_Activity_:
Starting from the first line below, copy the whole listing exactly.
::: Data excerpts :::
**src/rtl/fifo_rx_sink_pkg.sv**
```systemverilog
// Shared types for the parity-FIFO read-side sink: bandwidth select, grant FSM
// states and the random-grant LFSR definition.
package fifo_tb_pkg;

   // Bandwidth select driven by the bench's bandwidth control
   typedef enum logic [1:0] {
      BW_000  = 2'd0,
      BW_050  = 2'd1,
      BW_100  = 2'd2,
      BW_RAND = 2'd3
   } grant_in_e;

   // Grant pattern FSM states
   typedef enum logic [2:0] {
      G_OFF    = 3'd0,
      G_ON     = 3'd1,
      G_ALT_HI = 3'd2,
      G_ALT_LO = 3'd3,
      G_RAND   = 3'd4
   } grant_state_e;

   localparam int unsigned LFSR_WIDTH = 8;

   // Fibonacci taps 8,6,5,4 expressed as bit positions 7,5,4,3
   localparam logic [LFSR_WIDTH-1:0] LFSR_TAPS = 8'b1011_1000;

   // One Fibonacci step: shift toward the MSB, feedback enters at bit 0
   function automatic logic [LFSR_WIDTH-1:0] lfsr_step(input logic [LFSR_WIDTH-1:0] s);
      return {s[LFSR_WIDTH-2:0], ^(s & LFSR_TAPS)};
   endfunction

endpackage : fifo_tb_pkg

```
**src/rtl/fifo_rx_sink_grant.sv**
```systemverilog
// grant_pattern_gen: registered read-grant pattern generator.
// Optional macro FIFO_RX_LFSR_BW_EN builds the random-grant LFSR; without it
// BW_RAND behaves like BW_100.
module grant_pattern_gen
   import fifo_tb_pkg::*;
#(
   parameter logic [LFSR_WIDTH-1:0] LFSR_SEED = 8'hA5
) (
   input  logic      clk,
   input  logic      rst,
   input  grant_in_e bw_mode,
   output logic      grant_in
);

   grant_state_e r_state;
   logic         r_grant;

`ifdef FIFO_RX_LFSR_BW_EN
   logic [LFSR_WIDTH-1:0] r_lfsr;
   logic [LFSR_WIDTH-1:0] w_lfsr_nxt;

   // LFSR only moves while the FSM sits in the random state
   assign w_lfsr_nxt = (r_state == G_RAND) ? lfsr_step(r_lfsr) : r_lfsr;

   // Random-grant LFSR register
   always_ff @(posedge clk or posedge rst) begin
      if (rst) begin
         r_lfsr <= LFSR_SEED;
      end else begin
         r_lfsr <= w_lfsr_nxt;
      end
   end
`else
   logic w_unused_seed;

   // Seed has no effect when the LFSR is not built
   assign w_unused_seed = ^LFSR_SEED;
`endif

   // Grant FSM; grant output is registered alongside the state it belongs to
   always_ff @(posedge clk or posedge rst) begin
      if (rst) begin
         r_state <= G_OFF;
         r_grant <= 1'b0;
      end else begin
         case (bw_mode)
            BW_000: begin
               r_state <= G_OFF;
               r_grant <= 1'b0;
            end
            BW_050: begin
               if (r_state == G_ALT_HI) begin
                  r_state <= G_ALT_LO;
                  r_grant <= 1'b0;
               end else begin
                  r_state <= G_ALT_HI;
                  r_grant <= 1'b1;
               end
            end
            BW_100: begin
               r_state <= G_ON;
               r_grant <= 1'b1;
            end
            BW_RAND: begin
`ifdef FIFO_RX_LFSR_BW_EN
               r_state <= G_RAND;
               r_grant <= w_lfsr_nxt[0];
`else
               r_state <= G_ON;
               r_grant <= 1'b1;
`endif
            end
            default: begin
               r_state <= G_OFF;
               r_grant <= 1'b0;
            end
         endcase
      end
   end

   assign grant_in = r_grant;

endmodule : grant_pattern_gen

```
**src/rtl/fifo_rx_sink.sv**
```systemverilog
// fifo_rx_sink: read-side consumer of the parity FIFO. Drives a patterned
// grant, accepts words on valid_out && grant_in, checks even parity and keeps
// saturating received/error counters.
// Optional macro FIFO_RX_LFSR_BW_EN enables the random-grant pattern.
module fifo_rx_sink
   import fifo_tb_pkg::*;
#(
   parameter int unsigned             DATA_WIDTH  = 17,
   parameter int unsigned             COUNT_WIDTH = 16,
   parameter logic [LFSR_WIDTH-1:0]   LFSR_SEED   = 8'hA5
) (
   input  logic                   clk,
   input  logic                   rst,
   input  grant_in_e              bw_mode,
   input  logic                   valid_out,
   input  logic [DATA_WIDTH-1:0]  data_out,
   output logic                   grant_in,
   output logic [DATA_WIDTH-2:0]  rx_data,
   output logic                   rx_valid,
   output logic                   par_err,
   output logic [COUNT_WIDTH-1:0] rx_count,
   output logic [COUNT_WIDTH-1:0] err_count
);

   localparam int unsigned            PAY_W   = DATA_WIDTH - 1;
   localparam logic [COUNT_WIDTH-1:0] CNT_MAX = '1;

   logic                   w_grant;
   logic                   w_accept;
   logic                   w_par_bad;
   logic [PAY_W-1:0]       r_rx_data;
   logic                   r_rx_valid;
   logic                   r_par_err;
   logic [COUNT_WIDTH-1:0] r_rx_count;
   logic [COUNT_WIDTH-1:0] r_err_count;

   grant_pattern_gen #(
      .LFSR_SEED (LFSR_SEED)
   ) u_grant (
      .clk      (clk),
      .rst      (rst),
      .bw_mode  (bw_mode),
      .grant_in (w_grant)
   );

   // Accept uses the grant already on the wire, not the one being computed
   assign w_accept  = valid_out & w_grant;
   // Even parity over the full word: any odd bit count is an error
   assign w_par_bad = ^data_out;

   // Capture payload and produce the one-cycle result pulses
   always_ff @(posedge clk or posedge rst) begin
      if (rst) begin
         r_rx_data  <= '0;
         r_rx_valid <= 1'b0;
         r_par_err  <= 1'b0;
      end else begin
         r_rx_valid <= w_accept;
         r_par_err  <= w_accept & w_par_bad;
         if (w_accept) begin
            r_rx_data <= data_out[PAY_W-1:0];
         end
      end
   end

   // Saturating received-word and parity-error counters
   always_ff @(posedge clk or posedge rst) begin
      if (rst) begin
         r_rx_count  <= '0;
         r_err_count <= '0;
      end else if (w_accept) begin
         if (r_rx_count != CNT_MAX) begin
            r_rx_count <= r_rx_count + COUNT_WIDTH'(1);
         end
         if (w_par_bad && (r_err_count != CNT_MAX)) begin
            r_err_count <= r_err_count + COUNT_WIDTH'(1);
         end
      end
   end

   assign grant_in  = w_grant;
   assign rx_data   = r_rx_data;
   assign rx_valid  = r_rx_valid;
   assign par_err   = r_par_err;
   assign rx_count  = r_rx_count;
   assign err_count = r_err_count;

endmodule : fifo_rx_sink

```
:::
_Response box_:
**src/rtl/fifo_rx_sink_pkg.sv**
```systemverilog
// Shared types for the parity-FIFO read-side sink: bandwidth select, grant FSM
// states and the random-grant LFSR definition.
package fifo_tb_pkg;

   // Bandwidth select driven by the bench's bandwidth control
   typedef enum logic [1:0] {
      BW_000  = 2'd0,
      BW_050  = 2'd1,
      BW_100  = 2'd2,
      BW_RAND = 2'd3
   } grant_in_e;

   // Grant pattern FSM states
   typedef enum logic [2:0] {
      G_OFF    = 3'd0,
      G_ON     = 3'd1,
      G_ALT_HI = 3'd2,
      G_ALT_LO = 3'd3,
      G_RAND   = 3'd4
   } grant_state_e;

   localparam int unsigned LFSR_WIDTH = 8;

   // Fibonacci taps 8,6,5,4 expressed as bit positions 7,5,4,3
   localparam logic [LFSR_WIDTH-1:0] LFSR_TAPS = 8'b1011_1000;

   // One Fibonacci step: shift toward the MSB, feedback enters at bit 0
   function automatic logic [LFSR_WIDTH-1:0] lfsr_step(input logic [LFSR_WIDTH-1:0] s);
      return {s[LFSR_WIDTH-2:0], ^(s & LFSR_TAPS)};
   endfunction

endpackage : fifo_tb_pkg

```
**src/rtl/fifo_rx_sink_grant.sv**
```systemverilog
// grant_pattern_gen: registered read-grant pattern generator.
// Optional macro FIFO_RX_LFSR_BW_EN builds the random-grant LFSR; without it
// BW_RAND behaves like BW_100.
module grant_pattern_gen
   import fifo_tb_pkg::*;
#(
   parameter logic [LFSR_WIDTH-1:0] LFSR_SEED = 8'hA5
) (
   input  logic      clk,
   input  logic      rst,
   input  grant_in_e bw_mode,
   output logic      grant_in
);

   grant_state_e r_state;
   logic         r_grant;

`ifdef FIFO_RX_LFSR_BW_EN
   logic [LFSR_WIDTH-1:0] r_lfsr;
   logic [LFSR_WIDTH-1:0] w_lfsr_nxt;

   // LFSR only moves while the FSM sits in the random state
   assign w_lfsr_nxt = (r_state == G_RAND) ? lfsr_step(r_lfsr) : r_lfsr;

   // Random-grant LFSR register
   always_ff @(posedge clk or posedge rst) begin
      if (rst) begin
         r_lfsr <= LFSR_SEED;
      end else begin
         r_lfsr <= w_lfsr_nxt;
      end
   end
`else
   logic w_unused_seed;

   // Seed has no effect when the LFSR is not built
   assign w_unused_seed = ^LFSR_SEED;
`endif

   // Grant FSM; grant output is registered alongside the state it belongs to
   always_ff @(posedge clk or posedge rst) begin
      if (rst) begin
         r_state <= G_OFF;
         r_grant <= 1'b0;
      end else begin
         case (bw_mode)
            BW_000: begin
               r_state <= G_OFF;
               r_grant <= 1'b0;
            end
            BW_050: begin
               if (r_state == G_ALT_HI) begin
                  r_state <= G_ALT_LO;
                  r_grant <= 1'b0;
               end else begin
                  r_state <= G_ALT_HI;
                  r_grant <= 1'b1;
               end
            end
            BW_100: begin
               r_state <= G_ON;
               r_grant <= 1'b1;
            end
            BW_RAND: begin
`ifdef FIFO_RX_LFSR_BW_EN
               r_state <= G_RAND;
               r_grant <= w_lfsr_nxt[0];
`else
               r_state <= G_ON;
               r_grant <= 1'b1;
`endif
            end
            default: begin
               r_state <= G_OFF;
               r_grant <= 1'b0;
            end
         endcase
      end
   end

   assign grant_in = r_grant;

endmodule : grant_pattern_gen

```
**src/rtl/fifo_rx_sink.sv**
```systemverilog
// fifo_rx_sink: read-side consumer of the parity FIFO. Drives a patterned
// grant, accepts words on valid_out && grant_in, checks even parity and keeps
// saturating received/error counters.
// Optional macro FIFO_RX_LFSR_BW_EN enables the random-grant pattern.
module fifo_rx_sink
   import fifo_tb_pkg::*;
#(
   parameter int unsigned             DATA_WIDTH  = 17,
   parameter int unsigned             COUNT_WIDTH = 16,
   parameter logic [LFSR_WIDTH-1:0]   LFSR_SEED   = 8'hA5
) (
   input  logic                   clk,
   input  logic                   rst,
   input  grant_in_e              bw_mode,
   input  logic                   valid_out,
   input  logic [DATA_WIDTH-1:0]  data_out,
   output logic                   grant_in,
   output logic [DATA_WIDTH-2:0]  rx_data,
   output logic                   rx_valid,
   output logic                   par_err,
   output logic [COUNT_WIDTH-1:0] rx_count,
   output logic [COUNT_WIDTH-1:0] err_count
);

   localparam int unsigned            PAY_W   = DATA_WIDTH - 1;
   localparam logic [COUNT_WIDTH-1:0] CNT_MAX = '1;

   logic                   w_grant;
   logic                   w_accept;
   logic                   w_par_bad;
   logic [PAY_W-1:0]       r_rx_data;
   logic                   r_rx_valid;
   logic                   r_par_err;
   logic [COUNT_WIDTH-1:0] r_rx_count;
   logic [COUNT_WIDTH-1:0] r_err_count;

   grant_pattern_gen #(
      .LFSR_SEED (LFSR_SEED)
   ) u_grant (
      .clk      (clk),
      .rst      (rst),
      .bw_mode  (bw_mode),
      .grant_in (w_grant)
   );

   // Accept uses the grant already on the wire, not the one being computed
   assign w_accept  = valid_out & w_grant;
   // Even parity over the full word: any odd bit count is an error
   assign w_par_bad = ^data_out;

   // Capture payload and produce the one-cycle result pulses
   always_ff @(posedge clk or posedge rst) begin
      if (rst) begin
         r_rx_data  <= '0;
         r_rx_valid <= 1'b0;
         r_par_err  <= 1'b0;
      end else begin
         r_rx_valid <= w_accept;
         r_par_err  <= w_accept & w_par_bad;
         if (w_accept) begin
            r_rx_data <= data_out[PAY_W-1:0];
         end
      end
   end

   // Saturating received-word and parity-error counters
   always_ff @(posedge clk or posedge rst) begin
      if (rst) begin
         r_rx_count  <= '0;
         r_err_count <= '0;
      end else if (w_accept) begin
         if (r_rx_count != CNT_MAX) begin
            r_rx_count <= r_rx_count + COUNT_WIDTH'(1);
         end
         if (w_par_bad && (r_err_count != CNT_MAX)) begin
            r_err_count <= r_err_count + COUNT_WIDTH'(1);
         end
      end
   end

   assign grant_in  = w_grant;
   assign rx_data   = r_rx_data;
   assign rx_valid  = r_rx_valid;
   assign par_err   = r_par_err;
   assign rx_count  = r_rx_count;
   assign err_count = r_err_count;

endmodule : fifo_rx_sink

```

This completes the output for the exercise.